>>>>>

### src/rtl/htfd_pkg.sv
// Package with the types, constants and helper functions of the sensor frame decoder.
`timescale 1ns / 1ps

package htfd_pkg;

    localparam logic [7:0]  CRC_POLY    = 8'h31;
    localparam logic [7:0]  CRC_INIT    = 8'hFF;
    localparam logic [16:0] FULL_SCALE  = 17'd65535;
    localparam logic [30:0] TEMP_SPAN   = 31'd17500;
    localparam logic [30:0] HUM_SPAN    = 31'd10000;
    localparam logic [14:0] TEMP_OFFSET = 15'd4500;

    // Position of the next byte inside a six-byte frame.
    typedef enum logic [2:0] {
        POS_TEMP_MSB = 3'd0,
        POS_TEMP_LSB = 3'd1,
        POS_TEMP_CRC = 3'd2,
        POS_HUM_MSB  = 3'd3,
        POS_HUM_LSB  = 3'd4,
        POS_HUM_CRC  = 3'd5
    } pos_t;

    // A completed frame as it leaves the byte stage.
    typedef struct packed {
        logic [15:0] temp_word;
        logic [15:0] humid_word;
        logic        crc_ok;
        logic [31:0] count;
    } frame_t;

    // A completed frame after scaling to hundredths.
    typedef struct packed {
        logic signed [14:0] temperature;
        logic [13:0]        humidity;
        logic               crc_ok;
        logic [31:0]        count;
    } scaled_t;

    // One byte of CRC-8, MSB first, no final xor.
    function automatic logic [7:0] crc8_update(input logic [7:0] crc, input logic [7:0] data);
        logic [7:0] c;
        c = crc ^ data;
        for (int k = 0; k < 8; k++) begin
            c = c[7] ? ({c[6:0], 1'b0} ^ CRC_POLY) : {c[6:0], 1'b0};
        end
        return c;
    endfunction

    // Floor division by 65535 for values below 2^31. With x = q0*65536 + lo, the
    // remainder against 65535 is lo + q0, which stays below twice the divisor.
    function automatic logic [14:0] div_65535(input logic [30:0] x);
        logic [14:0] q0;
        logic [16:0] r;
        logic [14:0] q;
        q0 = x[30:16];
        r  = {1'b0, x[15:0]} + {2'b00, q0};
        q  = q0 + {14'd0, (r >= FULL_SCALE)};
        return q;
    endfunction

endpackage
## config.mk

```make
export PLATFORM = sky130hd
export DESIGN_NAME = calendar_day_number_converter
export DESIGN_NICKNAME = d
export VERILOG_FILES = /design/src/sv/cdn_pkg.sv /design/src/sv/cdn_datapath.sv /design/src/sv/calendar_day_number_converter.sv
export SDC_FILE = /design/constraint.sdc
export NUM_CORES = 1
export LEC_CHECK = 0
export ABC_AREA = 1
export BUFFER_PORTS_ARGS = -buffer_cell sky130_fd_sc_hd__buf_2
export CORE_ASPECT_RATIO = 0.7
export CORE_MARGIN = 2
export CORE_UTILIZATION = 35
export CTS_CLUSTER_DIAMETER = 40
export DETAILED_ROUTE_END_ITERATION = 7
export PLACE_DENSITY = 0.51
export SLEW_MARGIN = 30
export SYNTH_ARGS = -nofsm -noshare
export SYNTH_HDL_FRONTEND = slang
export SYNTH_SLANG_ARGS = --single-unit
export TNS_END_PERCENT = 20
```

## constraint.sdc

```tcl
create_clock -name clk -period 5.1 [get_ports clk]
set_clock_uncertainty 0.15 [all_clocks]
set_input_delay 0.51 -clock clk [delete_from_list [all_inputs] [get_ports clk]]
set_output_delay 0.51 -clock clk [all_outputs]
set_load 0.1 [all_outputs]
```

## src/sv/cdn_pkg.sv

```systemverilog
// Shared types, constants and calendar helpers for the day number converter.
// No dependencies; every other file in this folder imports it.

package cdn_pkg;

	localparam logic [11:0] EPOCH_YEAR    = 12'd2000;
	localparam logic [11:0] LAST_YEAR     = 12'd2099;
	localparam logic [15:0] DAY_LIMIT     = 16'd36525;
	localparam logic [15:0] CYCLE_DAYS    = 16'd1461;
	// floor(2^22 / 1461): quotient estimate is never high and at most one low
	localparam logic [27:0] CYCLE_RECIP   = 28'd2870;
	localparam int          RECIP_SHIFT   = 22;
	localparam logic [16:0] EPOCH_WEEKDAY = 17'd5;
	localparam logic [0:0]  FUNC_TO_NUM   = 1'b0;
	localparam logic [0:0]  FUNC_TO_DATE  = 1'b1;

	typedef struct packed {
		logic        func;
		logic [11:0] year;
		logic [3:0]  month;
		logic [4:0]  day;
		logic [15:0] day_number;
	} cmd_word_t;

	typedef struct packed {
		logic        valid_res;
		logic [15:0] day_count;
		logic [11:0] out_year;
		logic [3:0]  out_month;
		logic [4:0]  out_day;
		logic [2:0]  weekday;
	} rsp_word_t;

	// Working set carried down the pipeline; each stage fills in its part.
	typedef struct packed {
		logic        func;
		logic        ok;
		logic [6:0]  yo;
		logic        leap;
		logic [3:0]  mon;
		logic [4:0]  dom;
		logic [8:0]  doy;
		logic [15:0] num;
		logic [5:0]  q;
		logic [10:0] r;
		logic [2:0]  wd;
	} pipe_word_t;

	function automatic logic [4:0] month_len(input logic [3:0] m, input logic leap);
		logic [4:0] len;
		case (m)
			4'd1, 4'd3, 4'd5, 4'd7, 4'd8, 4'd10, 4'd12: len = 5'd31;
			4'd4, 4'd6, 4'd9, 4'd11:                    len = 5'd30;
			4'd2:                                       len = leap ? 5'd29 : 5'd28;
			default:                                    len = 5'd0;
		endcase
		return len;
	endfunction

	// Days in the year before the first of month m.
	function automatic logic [8:0] month_start(input logic [3:0] m, input logic leap);
		logic [8:0] s;
		case (m)
			4'd1:    s = 9'd0;
			4'd2:    s = 9'd31;
			4'd3:    s = 9'd59;
			4'd4:    s = 9'd90;
			4'd5:    s = 9'd120;
			4'd6:    s = 9'd151;
			4'd7:    s = 9'd181;
			4'd8:    s = 9'd212;
			4'd9:    s = 9'd243;
			4'd10:   s = 9'd273;
			4'd11:   s = 9'd304;
			4'd12:   s = 9'd334;
			default: s = 9'd0;
		endcase
		if (leap && (m > 4'd2) && (m <= 4'd12))
			s = s + 9'd1;
		return s;
	endfunction

	// Residue mod 7 by folding octal digits (8 = 1 mod 7).
	function automatic logic [2:0] mod7(input logic [16:0] x);
		logic [5:0] s;
		logic [3:0] t;
		s = 6'(x[2:0]) + 6'(x[5:3]) + 6'(x[8:6]) + 6'(x[11:9]) + 6'(x[14:12])
			+ 6'(x[16:15]);
		t = 4'(s[2:0]) + 4'(s[5:3]);
		if (t >= 4'd7)
			t = t - 4'd7;
		return t[2:0];
	endfunction

endpackage

```

## src/sv/cdn_datapath.sv

```systemverilog
// Four-stage conversion datapath: date to day number and day number to date.
// Depends on cdn_pkg; stage enables come from the handshake logic in the top level.

module cdn_datapath import cdn_pkg::*; (
	input  logic      clk,
	input  logic [3:0] en,
	input  cmd_word_t cmd,
	output rsp_word_t rsp
);

	pipe_word_t pipe_s1, pipe_s2, pipe_s3;
	rsp_word_t  rsp_s4;
	pipe_word_t nxt1, nxt2, nxt3;
	rsp_word_t  nxt4;

	logic [11:0] yoff;
	logic        yr_ok, leap0, date_ok;
	logic [4:0]  mlen;
	logic [27:0] prod;
	logic [15:0] rdiff;
	logic [3:0]  mon4;

	// Stage 1: range checks, day of year, cycle estimate
	always_comb begin
		yoff    = cmd.year - EPOCH_YEAR;
		yr_ok   = (cmd.year >= EPOCH_YEAR) && (cmd.year <= LAST_YEAR);
		leap0   = (yoff[1:0] == 2'b00);
		mlen    = month_len(cmd.month, leap0);
		date_ok = yr_ok && (mlen != 5'd0) && (cmd.day != 5'd0) && (cmd.day <= mlen);
		prod    = 28'(cmd.day_number) * CYCLE_RECIP;
		nxt1.func = cmd.func;
		nxt1.ok   = (cmd.func == FUNC_TO_DATE) ? (cmd.day_number < DAY_LIMIT) : date_ok;
		nxt1.yo   = yoff[6:0];
		nxt1.leap = leap0;
		nxt1.mon  = cmd.month;
		nxt1.dom  = cmd.day;
		nxt1.doy  = month_start(cmd.month, leap0) + 9'(cmd.day) - 9'd1;
		nxt1.num  = cmd.day_number;
		nxt1.q    = prod[RECIP_SHIFT +: 6];
		nxt1.r    = '0;
		nxt1.wd   = '0;
	end

	// Stage 2: whole day number of a date, or remainder within the four-year cycle
	always_comb begin
		nxt2  = pipe_s1;
		rdiff = pipe_s1.num - 16'(pipe_s1.q) * CYCLE_DAYS;
		if (pipe_s1.func == FUNC_TO_NUM) begin
			nxt2.num = 16'(pipe_s1.yo) * 16'd365
				+ 16'((8'(pipe_s1.yo) + 8'd3) >> 2)
				+ 16'(pipe_s1.doy);
		end else if (rdiff >= CYCLE_DAYS) begin
			nxt2.q = pipe_s1.q + 6'd1;
			nxt2.r = 11'(rdiff - CYCLE_DAYS);
		end else begin
			nxt2.r = rdiff[10:0];
		end
	end

	// Stage 3: year within the cycle, weekday
	always_comb begin
		nxt3    = pipe_s2;
		nxt3.wd = mod7(17'(pipe_s2.num) + EPOCH_WEEKDAY);
		if (pipe_s2.func == FUNC_TO_DATE) begin
			if (pipe_s2.r < 11'd366) begin
				nxt3.yo  = 7'({pipe_s2.q, 2'd0});
				nxt3.doy = pipe_s2.r[8:0];
			end else if (pipe_s2.r < 11'd731) begin
				nxt3.yo  = 7'({pipe_s2.q, 2'd1});
				nxt3.doy = 9'(pipe_s2.r - 11'd366);
			end else if (pipe_s2.r < 11'd1096) begin
				nxt3.yo  = 7'({pipe_s2.q, 2'd2});
				nxt3.doy = 9'(pipe_s2.r - 11'd731);
			end else begin
				nxt3.yo  = 7'({pipe_s2.q, 2'd3});
				nxt3.doy = 9'(pipe_s2.r - 11'd1096);
			end
			nxt3.leap = (pipe_s2.r < 11'd366);
		end
	end

	// Stage 4: month search and result formatting
	always_comb begin
		mon4 = 4'd1;
		for (int k = 2; k <= 12; k++) begin
			if (pipe_s3.doy >= month_start(4'(k), pipe_s3.leap))
				mon4 = 4'(k);
		end
		nxt4 = '0;
		if (pipe_s3.ok) begin
			nxt4.valid_res = 1'b1;
			nxt4.day_count = pipe_s3.num;
			nxt4.out_year  = EPOCH_YEAR + 12'(pipe_s3.yo);
			nxt4.weekday   = pipe_s3.wd;
			if (pipe_s3.func == FUNC_TO_DATE) begin
				nxt4.out_month = mon4;
				nxt4.out_day   = 5'(pipe_s3.doy - month_start(mon4, pipe_s3.leap) + 9'd1);
			end else begin
				nxt4.out_month = pipe_s3.mon;
				nxt4.out_day   = pipe_s3.dom;
			end
		end
	end

	always_ff @(posedge clk) begin
		if (en[0]) pipe_s1 <= nxt1;
		if (en[1]) pipe_s2 <= nxt2;
		if (en[2]) pipe_s3 <= nxt3;
		if (en[3]) rsp_s4  <= nxt4;
	end

	assign rsp = rsp_s4;

endmodule

```

## src/sv/calendar_day_number_converter.sv

```systemverilog
// Top level of the calendar day number converter: handshake and valid pipeline.
// Depends on cdn_pkg and cdn_datapath.
//
// Usage:
//   The cmd channel takes one word per accepted handshake (cmd_valid high,
//   cmd_stall low). func selects the direction: date to day number, or day
//   number to date, over 2000-01-01 (day 0) to 2099-12-31.
//   The rsp channel returns exactly one word per command, in order. A date that
//   does not exist or a day number past the range gives valid_res low and all
//   other fields zero; otherwise every field is filled, weekday Monday = 0.
// Timing:
//   A word passes through four register stages (range check, day arithmetic,
//   year split and weekday, month search) from the accepting edge to rsp_valid.
//   Throughput is one word per cycle while the receiver keeps rsp_stall low.
// Stall:
//   Each stage holds its word when the stage ahead is full and stalled; empty
//   stages still advance, so bubbles are squeezed out. cmd_stall rises only when
//   all four stages hold a word and the output word is being stalled.
// Reset:
//   arst_n clears every valid bit at once; the datapath registers carry no reset.

module calendar_day_number_converter import cdn_pkg::*; (
	input  logic      clk,
	input  logic      arst_n,
	input  logic      cmd_valid,
	output logic      cmd_stall,
	input  cmd_word_t cmd,
	output logic      rsp_valid,
	input  logic      rsp_stall,
	output rsp_word_t rsp
);

	logic       vld_s1, vld_s2, vld_s3, vld_s4;
	logic [3:0] en;

	// Advance a stage when it is empty or the stage ahead will take its word
	assign en[3] = !vld_s4 || !rsp_stall;
	assign en[2] = !vld_s3 || en[3];
	assign en[1] = !vld_s2 || en[2];
	assign en[0] = !vld_s1 || en[1];

	assign cmd_stall = !en[0];
	assign rsp_valid = vld_s4;

	always_ff @(posedge clk or negedge arst_n) begin
		if (!arst_n) begin
			vld_s1 <= 1'b0;
			vld_s2 <= 1'b0;
			vld_s3 <= 1'b0;
			vld_s4 <= 1'b0;
		end else begin
			if (en[0]) vld_s1 <= cmd_valid;
			if (en[1]) vld_s2 <= vld_s1;
			if (en[2]) vld_s3 <= vld_s2;
			if (en[3]) vld_s4 <= vld_s3;
		end
	end

	cdn_datapath u_datapath (
		.clk (clk),
		.en  (en),
		.cmd (cmd),
		.rsp (rsp)
	);

	// Back-pressure reaches the input only with the pipeline full
	a_stall_full: assert property (@(posedge clk) disable iff (!arst_n)
		cmd_stall |-> (vld_s1 && vld_s2 && vld_s3 && vld_s4 && rsp_stall))
		else $error("cmd_stall raised with a free stage");

	// A rejected conversion carries an all-zero word
	a_invalid_zero: assert property (@(posedge clk) disable iff (!arst_n)
		(rsp_valid && !rsp.valid_res) |->
			(rsp.day_count == 16'd0 && rsp.out_year == 12'd0 && rsp.out_month == 4'd0
			 && rsp.out_day == 5'd0 && rsp.weekday == 3'd0))
		else $error("invalid result with non-zero fields");

	// An accepted conversion stays inside the calendar range
	a_valid_range: assert property (@(posedge clk) disable iff (!arst_n)
		(rsp_valid && rsp.valid_res) |->
			(rsp.day_count < DAY_LIMIT && rsp.out_year >= EPOCH_YEAR
			 && rsp.out_year <= LAST_YEAR && rsp.out_month >= 4'd1
			 && rsp.out_month <= 4'd12 && rsp.out_day != 5'd0 && rsp.weekday <= 3'd6))
		else $error("valid result outside calendar range");

	// Stage three keeps its valid bit while it cannot advance
	a_hold: assert property (@(posedge clk) disable iff (!arst_n)
		(vld_s3 && !en[2]) |=> vld_s3)
		else $error("stage three dropped a held word");

endmodule

```

==> impl_metrics.yaml <==
clock_network:
  clock_path_buffers: 2
  path_clk_slew_ns: 0.08
  cts_tree: "done"
  clockRootBuffer: "clkbuf_16"
  clock-sinks: 200
  numCtsBuffers: 17
  insertion_delay_ns: 0.45
  htreeDepth: 4
global_route:
  grt_max_degree: 62
  grt_pass1_wl_um: 65800
  grt.total_usage_pct: 15.9
  grt-ovfl-total: 0
  antenna_found_initial: 1
  grt_pass1_vias: 12194
die:
  start_util_pct: 35.3
  die_width_um: 274
  die_h_um: 193
  io_pins: 85
  core-area_mm2: 0.0506
  num_rows: 69
  die_area_mm2: 0.0529
layout:
  drive_above_1_share_pct: 14.0
  antenna_cells: 0
  layout_common_cells: "inv_1 (409), nand2_1 (304), ha_1 (234), edfxtp_1 (196), fa_1 (124)"
  post-route-util_pct: 40.7
  nets: 2491
  layoutNonFillerInstCount: 2754
  final_common_cell: "inv_1"
  fillCellCount: 4963
  area_growth_pct: 15.4
timing:
  rsz0062_at_grt: "true"
  final_hold_viol_count: 0
  period_share_pct: 101
  setup_viol: 1
  fin_ws_ns: -0.0636
  max-slew-margin-rel_pct: 46.4
  hold-worst-slack_ns: 0.0937
  fmax_mhz: 194
  min_period_ns: 5.16
  worst_pin_slew_ns: 0.804
  finalMaxSlewViolations: 0
logic_synthesis:
  synth_top_cell_by_area: "edfxtp_1"
  synthCells: 1904
  synthTopCellsByArea: "edfxtp_1 (33%), ha_1 (18%), fa_1 (14%)"
  yosysUniqueCellTypes: 59
  synth.top_cell.area_share_pct: 32.9
  ys_seq_elements: 200
  syn-mean-instance-area_um2: 9.38
  synth-edff-count: 196
  synth-main-ff-cell: "edfxtp_1"
  yosys_warnings: 0
  syn_area_mm2: 0.0179
  synthArstFlopShare_pct: 2.00
  yosysSeqAreaShare_pct: 33.5
  syn_nets: 2328
place:
  finalWeightedCongestion: 0.895
  port_buffers: 84
  dp_hpwl_um: 33900
  dp.cells: 2707
detailed_routing:
  drt-vias-per-instance: 4.63
  dr.first_iter.drc_count: 886
  drc: 0
  wl_per_cell_um: 14.8
  firstDrtPassIters: 7
  drtAntennaViolNets: 0
  wirelength_um: 40900
  dr_total_vias: 12762
run_status:
  status: "finished with violations"
  violations: "setup timing"
hold_path:
  worstHoldStart: "cmd_valid"
  hold-path-endpoint: "vld_s1"
  min_delay_path_depth: 2
  hp-class: "in2reg"
worst_setup_path:
  critPathKind: "reg2reg"
  reg2reg_to: "u_datapath.pipe_s3[1]"
  cp-start-kind: "flip-flop"
  crit_path_end_kind: "flip-flop"
  crit_required_ns: 5.16
  worstSetupStartpoint: "u_datapath.nxt3[21]"
  reg2regPathDepth: 21
  crit_arrival_ns: 5.22
  ff2ff_setup_slack_ns: -0.06
  r2r-start: "u_datapath.nxt3[21]"
  cp_max_fo: 3
flow_run:
  cap_violations: 0
-- cell type report --
class                           count  area, um2  area share [%]
Multi-Input combinational cell   1263      10600            51.3
Sequential cell                   200       5990            29.1
Inverter                          423       1600            7.77
Timing Repair Buffer              162       1020            4.95
Tap cell                          674        843            4.09
Clock buffer                       18        429            2.08
Clock inverter                     14        150           0.728
-- cells by family after synthesis --
group                      Yosys count  share of synthesized area, %
and+or+nand+nor                    562                          13.3
buffers and inverters              441                          9.40
adders and majority gates          382                          32.0
AOI/OAI and AO/OA                  243                          7.89
DFF                                200                          33.5
xor gates and xnor gates            75                          3.80
muxes                                1                        0.0630
-- synth_stat cells (4+ instances only) --
master,count
inv_1,418
ha_1,256
edfxtp_1,196
o31ai_1,6
o21ai_0,74
o211ai_1,10
fa_1,126
o221ai_1,4
nor4_1,4
o2111ai_1,4
xor2_1,45
nand3_1,75
clkbuf_1,13
nor2_1,118
nand4_1,15
a21oi_1,100
a31oi_1,7
or2_2,9
nor3_1,16
dfrtp_1,4
a21oi_2,4
o21ai_1,7
a21o_1,6
nand2_1,307
xnor2_1,27
-- registers in the layout, indices dropped and copies added, names as in the netlist --
signal / cells
u_datapath.pipe_s3: 47
u_datapath.rsp: 39
vld_s3: 1
rsp_valid: 1
vld_s1: 1
u_datapath.pipe_s1: 22
vld_s2: 1
u_datapath.nxt3: 43
u_datapath.pipe_s2: 17
u_datapath.nxt2: 28
-- layer usage --
| layer | wire length [um] | track usage [%] | vias to the layer above |
|---|---|---|---|
| met4 | 303 | 2.34 | 0 |
| met2 | 16400 | 22.5 | 216 |
| met5 | 0 | 0 | - |
| met3 | 1630 | 2.51 | 16 |
| met1 | 22500 | 25.4 | 6028 |
| li1 | - | - | 6502 |
-- metrics by stage --
stage	area, um2	setup WS (ns)	setup TNS, ns
2_1_floorplan	17900	-0.0215	-1.07
3_3_place_gp	19600	-0.107	-0.143
3_5_place_dp	19600	-0.188	-0.458
4_1_cts	20200	0.00416	0
5_1_grt	20600	-0.195	-0.911
6_report	20600	-0.0636	-0.0636
-- timing repair --
| item | in CTS | in global routing |
|---|---|---|
| gates resized for setup | 6 | 65 |
| setup buffers | 4 | 10 |
| endpoints found under the hold margin | 4 | 0 |
| hold buffers | 1 | 0 |
| pin swaps | 5 | 21 |
| endpoints found under the setup margin | 3 | 27 |
-- worst max-delay path by stage --
stage	to	slack, ns	cells past startpoint
after floorplan	u_datapath.nxt2[36]	-0.02	7
after global placement	u_datapath.pipe_s3[1]	-0.11	18
after detailed placement	u_datapath.pipe_s3[1]	-0.19	16
after CTS	u_datapath.pipe_s3[1]	0.004	20
after global routing	u_datapath.pipe_s3[1]	-0.20	21
final	u_datapath.pipe_s3[1]	-0.06	21
-- critical path, cell delays in order, from the launching register on --
cell and delay [ns]:
edfxtp_1 0.42, nand2_1 0.09, nand2_1 0.07, xnor2_1 0.14
inv_1 0.06, ha_2 0.18, fa_2 0.52, inv_1 0.05
fa_1 0.51, fa_1 0.59, inv_1 0.06, ha_1 0.29
nand3_1 0.08, nand2_1 0.09, xnor2_1 0.16, inv_1 0.09
ha_4 0.17, fa_1 0.52, ha_1 0.16, inv_2 0.04
o21ai_2 0.13, mux2_2 0.34
Power is not shown: default switching activity piles up to over one toggle a cycle in this logic, so the estimate is an artifact.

<<<<<

Task instructions
Nothing but lines that contain "assign" should appear in the answer. Copy each from the records.

Solution below
	assign rsp = rsp_s4;
	assign en[3] = !vld_s4 || !rsp_stall;
	assign en[2] = !vld_s3 || en[3];
	assign en[1] = !vld_s2 || en[2];
	assign en[0] = !vld_s1 || en[1];
	assign cmd_stall = !en[0];
	assign rsp_valid = vld_s4;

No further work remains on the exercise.